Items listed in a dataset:
/---
===== src/rtl/sirv_tl_d_collector.sv =====
// -----------------------------------------------------------------------------
// sirv_tl_d_collector
//
// Purpose:
//   Collects the D-channel responses of a transaction that was split into
//   several smaller requests downstream. After a descriptor gives the beat
//   count and the original request size, AccessAckData beats pass straight
//   through. Non-data acks are swallowed until the final one, which is
//   forwarded as the single ack for the whole transaction. Forwarded beats
//   carry the original size instead of the fragment size.
//
// Configuration:
//   SIRV_TL_D_COLLECT_ERR_EN - when defined, errors on swallowed acks are
//   accumulated and ORed into the error of every later forwarded beat. When
//   undefined, the forwarded error is the downstream error alone.
//
// Ports:
//   clock, reset          - single clock; synchronous active-high reset
//   io_frag_*             - descriptor handshake (beats = responses - 1,
//                           size = original request size)
//   io_in_*               - downstream D-channel (ready out, valid/bits in)
//   io_out_*              - upstream D-channel (ready in, valid/bits out)
// -----------------------------------------------------------------------------
module sirv_tl_d_collector #(
  parameter int CNT_W = 4
) (
  input  logic             clock,
  input  logic             reset,
  output logic             io_frag_ready,
  input  logic             io_frag_valid,
  input  logic [CNT_W-1:0] io_frag_beats,
  input  logic [2:0]       io_frag_size,
  output logic             io_in_ready,
  input  logic             io_in_valid,
  input  logic [2:0]       io_in_bits_opcode,
  input  logic [1:0]       io_in_bits_param,
  input  logic [2:0]       io_in_bits_size,
  input  logic [1:0]       io_in_bits_source,
  input  logic             io_in_bits_sink,
  input  logic [1:0]       io_in_bits_addr_lo,
  input  logic [31:0]      io_in_bits_data,
  input  logic             io_in_bits_error,
  input  logic             io_out_ready,
  output logic             io_out_valid,
  output logic [2:0]       io_out_bits_opcode,
  output logic [1:0]       io_out_bits_param,
  output logic [2:0]       io_out_bits_size,
  output logic [1:0]       io_out_bits_source,
  output logic             io_out_bits_sink,
  output logic [1:0]       io_out_bits_addr_lo,
  output logic [31:0]      io_out_bits_data,
  output logic             io_out_bits_error
);

  typedef enum logic {
    ST_IDLE   = 1'b0,
    ST_ACTIVE = 1'b1
  } state_e;

  state_e           r_state;
  state_e           w_state_nxt;
  logic [CNT_W-1:0] r_remaining;
  logic [2:0]       r_size;

  logic w_is_data;
  logic w_last;
  logic w_swallow;
  logic w_frag_fire;
  logic w_in_fire;
  logic w_err_acc;
  logic w_unused;

  assign w_is_data   = (io_in_bits_opcode == 3'd1);
  assign w_last      = (r_remaining == {CNT_W{1'b0}});
  // Only non-data acks before the final beat are absorbed; the final ack is
  // the one that reports completion upstream.
  assign w_swallow   = ~w_is_data & ~w_last;
  assign w_frag_fire = io_frag_valid & io_frag_ready;
  assign w_in_fire   = io_in_valid & io_in_ready;

  // Next-state and handshake decode
  always_comb begin
    w_state_nxt   = r_state;
    io_frag_ready = 1'b0;
    io_in_ready   = 1'b0;
    io_out_valid  = 1'b0;
    case (r_state)
      ST_IDLE: begin
        io_frag_ready = 1'b1;
        if (io_frag_valid) begin
          w_state_nxt = ST_ACTIVE;
        end else begin
          w_state_nxt = ST_IDLE;
        end
      end
      ST_ACTIVE: begin
        if (w_swallow) begin
          io_in_ready  = 1'b1;
          io_out_valid = 1'b0;
        end else begin
          // Pass-through: valid never looks at out_ready
          io_in_ready  = io_out_ready;
          io_out_valid = io_in_valid;
        end
        // The final beat is never swallowed, so its fire needs out_ready
        if (io_in_valid && io_out_ready && w_last) begin
          w_state_nxt = ST_IDLE;
        end else begin
          w_state_nxt = ST_ACTIVE;
        end
      end
      default: begin
        w_state_nxt = ST_IDLE;
      end
    endcase
  end

  // State, remaining-beat counter and latched original size
  always_ff @(posedge clock) begin
    if (reset) begin
      r_state     <= ST_IDLE;
      r_remaining <= {CNT_W{1'b0}};
      r_size      <= 3'd0;
    end else begin
      r_state <= w_state_nxt;
      if (w_frag_fire) begin
        r_remaining <= io_frag_beats;
        r_size      <= io_frag_size;
      end else if (w_in_fire && !w_last) begin
        // Guarded by !w_last, so the counter never wraps
        r_remaining <= r_remaining - CNT_W'(1);
      end else begin
        r_remaining <= r_remaining;
        r_size      <= r_size;
      end
    end
  end

`ifdef SIRV_TL_D_COLLECT_ERR_EN
  logic r_err_acc;

  // Sticky error from swallowed acks, cleared per descriptor
  always_ff @(posedge clock) begin
    if (reset) begin
      r_err_acc <= 1'b0;
    end else if (w_frag_fire) begin
      r_err_acc <= 1'b0;
    end else if (w_in_fire && w_swallow) begin
      r_err_acc <= r_err_acc | io_in_bits_error;
    end else begin
      r_err_acc <= r_err_acc;
    end
  end

  assign w_err_acc = r_err_acc;
`else
  assign w_err_acc = 1'b0;
`endif

  // Fields come straight from the held input bits, so they stay stable
  // while the upstream side stalls.
  assign io_out_bits_opcode  = io_in_bits_opcode;
  assign io_out_bits_param   = io_in_bits_param;
  assign io_out_bits_size    = r_size;
  assign io_out_bits_source  = io_in_bits_source;
  assign io_out_bits_sink    = io_in_bits_sink;
  assign io_out_bits_addr_lo = io_in_bits_addr_lo;
  assign io_out_bits_data    = io_in_bits_data;
  assign io_out_bits_error   = io_in_bits_error | w_err_acc;

  // The fragment size is replaced by the latched original size
  assign w_unused = ^io_in_bits_size;

endmodule


===== config.mk =====
export PLATFORM = sky130hd
export DESIGN_NAME = sirv_tl_d_collector
export DESIGN_NICKNAME = d
export VERILOG_FILES = /design/src/rtl/sirv_tl_d_collector.sv
export SDC_FILE = /design/constraint.sdc
export NUM_CORES = 1
export LEC_CHECK = 0
export BUFFER_PORTS_ARGS = -buffer_cell sky130_fd_sc_hd__buf_2
export CAP_MARGIN = 20
export CELL_PAD_IN_SITES_DETAIL_PLACEMENT = 0
export CELL_PAD_IN_SITES_GLOBAL_PLACEMENT = 1
export CORE_MARGIN = 4
export CORE_UTILIZATION = 18
export CTS_BUF_LIST = sky130_fd_sc_hd__clkbuf_8
export DETAILED_ROUTE_END_ITERATION = 7
export HOLD_SLACK_MARGIN = 0.08
export PLACE_DENSITY = 0.79
export SLEW_MARGIN = 20
export SYNTH_ARGS = -nofsm -noshare
export SYNTH_HDL_FRONTEND = slang
export SYNTH_SLANG_ARGS = --single-unit

===== constraint.sdc =====
create_clock -name clock -period 1.9 [get_ports clock]
set_clock_uncertainty 0.05 [all_clocks]
set_input_delay 0.19 -clock clock [delete_from_list [all_inputs] [get_ports clock]]
set_output_delay 0.19 -clock clock [all_outputs]
set_load 0.1 [all_outputs]

==> metrics <==
first-pass GRT wire length 2.02 mm; Worst EP required 1660 ps; Remaining DRCs 0; DIE WIDTH 72.6 µm; syn avg cell area 7.90 µm²; DR vias 461; number of global-route vias before repair 452; Row Count 23; CTS tree yes; post-layout util 0.173; hold_ws 152 ps; final cell count without fillers 126; maximum vdd drop 168 µV; Period minus WS final 1830 ps; aggregate global routing overflow 0; largest net degree at the start of global routing 10; core area 4030 µm²; Detailed Place HPWL 1.05 mm; post-synthesis sequential area ratio 0.213; Cell Area, Synth 751 µm²; crit path max fanout 3; wire length per cell 10.6 µm; #FFs+latches synth 8; gr usage total 0.0492; Synth cell types 24; share of cells above drive strength 1 0.487; DP Cell Count 123; Area growth syn-to-layout -7.33%; final hold vios 0; Slew Limit Fails 0; fin crit share 0.961; H-tree lvl count 1; Pwr per Cell Area 893 nW/µm²; fmax 548 MHz; Arr. time, crit path 1590 ps; Setup CP Type reg -> out; syn nets 154; status completed; DRT iter0 DRCs 7; Starting Density 0.186; Num CTS Buffers 3; hold buffers post-CTS 0; crit end category output pin; count of nets after finishing 137; die area 5270 µm²; Longest Clk Path Bufs 2; unrepaired setup endpoints after global routing no; Synth Instances 95; placer congestion estimate 0.651; # fillers 469; critical path launch point type flip-flop; Leakage 0.282 nW; final WL 1.33 mm; yosys warns 0; n_diodes 0; port buffer count 23; TritonRoute pass-1 iters 4; CTS clock-pin slew for the worst setup and hold paths 40 ps; setup_tns 0 ps; number of routed nets with antenna violations 0; Via density 3.66; Max-slew headroom 0.623; Vert. Die Dim 72.6 µm; Power, Total 621 µW; # clock sinks 8; Tightest Hold Check Type in -> reg; clk root buf clkbuf_8; max-cap viol count 0; Worst Tran Pin Value 564 ps; Ports 107; initial antenna violation count 0; clock latency on the worst-skew pair 230 ps; Setup Viol. Count Final 0
-- cells in the final DEF (no fill, tap or decap) --
cell type,n
buf_2,21
dfxtp_1,8
nand2_1,7
inv_1,4
a21oi_1,4
nor2_1,4
clkbuf_8,3
nor2_2,2
nor2_4,2
a211oi_1,2
buf_12,2
nor3b_4,1
nor3b_2,1
nand2_2,1
nor2b_1,1
nand3_1,1
nor3_1,1
a211oi_4,1
and3_2,1
nor4_1,1
o21bai_1,1
a311oi_1,1
a211o_2,1
nand3b_1,1
o21ai_1,1
xnor2_1,1
a211oi_2,1
ha_1,1
-- cells by family (layout without fill, tap and decap cells) --
family,count (synthesis),count (layout),synth area share
and+or+nand+nor,24,24,0.167
adders and majority gates,1,1,0.0167
AOI/OAI and AO/OA,12,12,0.132
DFF,8,8,0.213
buffers and inverters,49,30,0.460
xor gates and xnor gates,1,1,0.0117
-- sequential cells by signal, summed over array words and instances, names as in the netlist --
| signal | cells |
|---|---|
| r_remaining | 4 |
| io_out_bits_size | 3 |
| r_state | 1 |
-- cell usage after synthesis --
master,instances,area share
a211oi_4,1,0.027
and3_2,1,0.010
nand2_1,7,0.035
ha_1,1,0.017
xnor2_1,1,0.012
o21bai_1,1,0.010
nand3_1,1,0.0067
nor3b_2,2,0.033
inv_1,4,0.020
dfxtp_1,8,0.21
o21ai_1,1,0.0067
nor2_1,8,0.040
a21oi_1,4,0.027
nand2_2,1,0.0083
a211oi_2,1,0.017
nor3_1,1,0.0067
a311oi_1,1,0.012
a211oi_1,2,0.020
a211o_2,1,0.013
nand3b_1,1,0.010
clkbuf_1,2,0.010
nor4_1,1,0.0083
nor2b_1,1,0.0083
buf_4,43,0.43
-- repair_timing --
| action | CTS | global route |
|---|---|---|
| pin swaps | 0 | 0 |
| gates resized for setup | 2 | 1 |
| endpoints found under the setup margin | 1 | 1 |
| setup buffers | 0 | 0 |
-- final cells by class --
| cell class | count | area [µm²] | share of cell area |
|---|---|---|---|
| clock buffer | 3 | 41.3 | 0.0594 |
| timing repair buffer | 23 | 145 | 0.209 |
| inverter | 4 | 15.0 | 0.0216 |
| sequential | 8 | 160 | 0.230 |
| tap | 50 | 62.6 | 0.0899 |
| multi-input combinational | 38 | 272 | 0.390 |
-- per-layer routing --
layer / GRT usage / vias to the layer above / share of wire
met2: 0.0782 / 19 / 0.51
met1: 0.0507 / 210 / 0.37
li1: - / 228 / -
met3: 0.0220 / 4 / 0.11
met4: 0.0369 / 0 / 0.014
met5: 0 / - / 0
-- path summary, 6_finish.rpt --
path | endpoint | start | depth (start not counted) | slack [ps]
max | io_in_ready | r_remaining[0]$_SDFFE_PP0P_ | 7 | 70
min | io_out_bits_size[1]$_SDFFE_PP0P_ | io_frag_size[1] | 3 | 150
max reg2reg | r_remaining[2]$_SDFFE_PP0P_ | r_remaining[0]$_SDFFE_PP0P_ | 6 | 280
min reg2reg | io_out_bits_size[0]$_SDFFE_PP0P_ | io_out_bits_size[0]$_SDFFE_PP0P_ | 2 | 400
-- worst max-delay path, cell delays in order (launching register included) --
cell	delay, ps
dfxtp_1	360
inv_1	60
ha_1	230
nor3b_4	180
nor2_2	190
nor2_2	70
nor2_4	100
buf_12	180
-- where the power goes --
part           switching [mW]  leakage [nW]  internal [mW]
clock                  0.0651        0.0216          0.137
sequential             0.0136        0.0661          0.183
combinational           0.155         0.194         0.0672
-- metrics by stage --
step	cell area [µm²]	setup slack [ps]
2_1_floorplan	766	104
3_3_place_gp	643	240
3_5_place_dp	643	223
4_1_cts	693	43.9
5_1_grt	696	8.78
6_report	696	74.0
No activity file was read; power rests on OpenSTA's default activity.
\---
--- Directions ---
Find every line in the records that has the word "straight". Copy those lines.

--- Task solution ---
//   count and the original request size, AccessAckData beats pass straight
  // Fields come straight from the held input bits, so they stay stable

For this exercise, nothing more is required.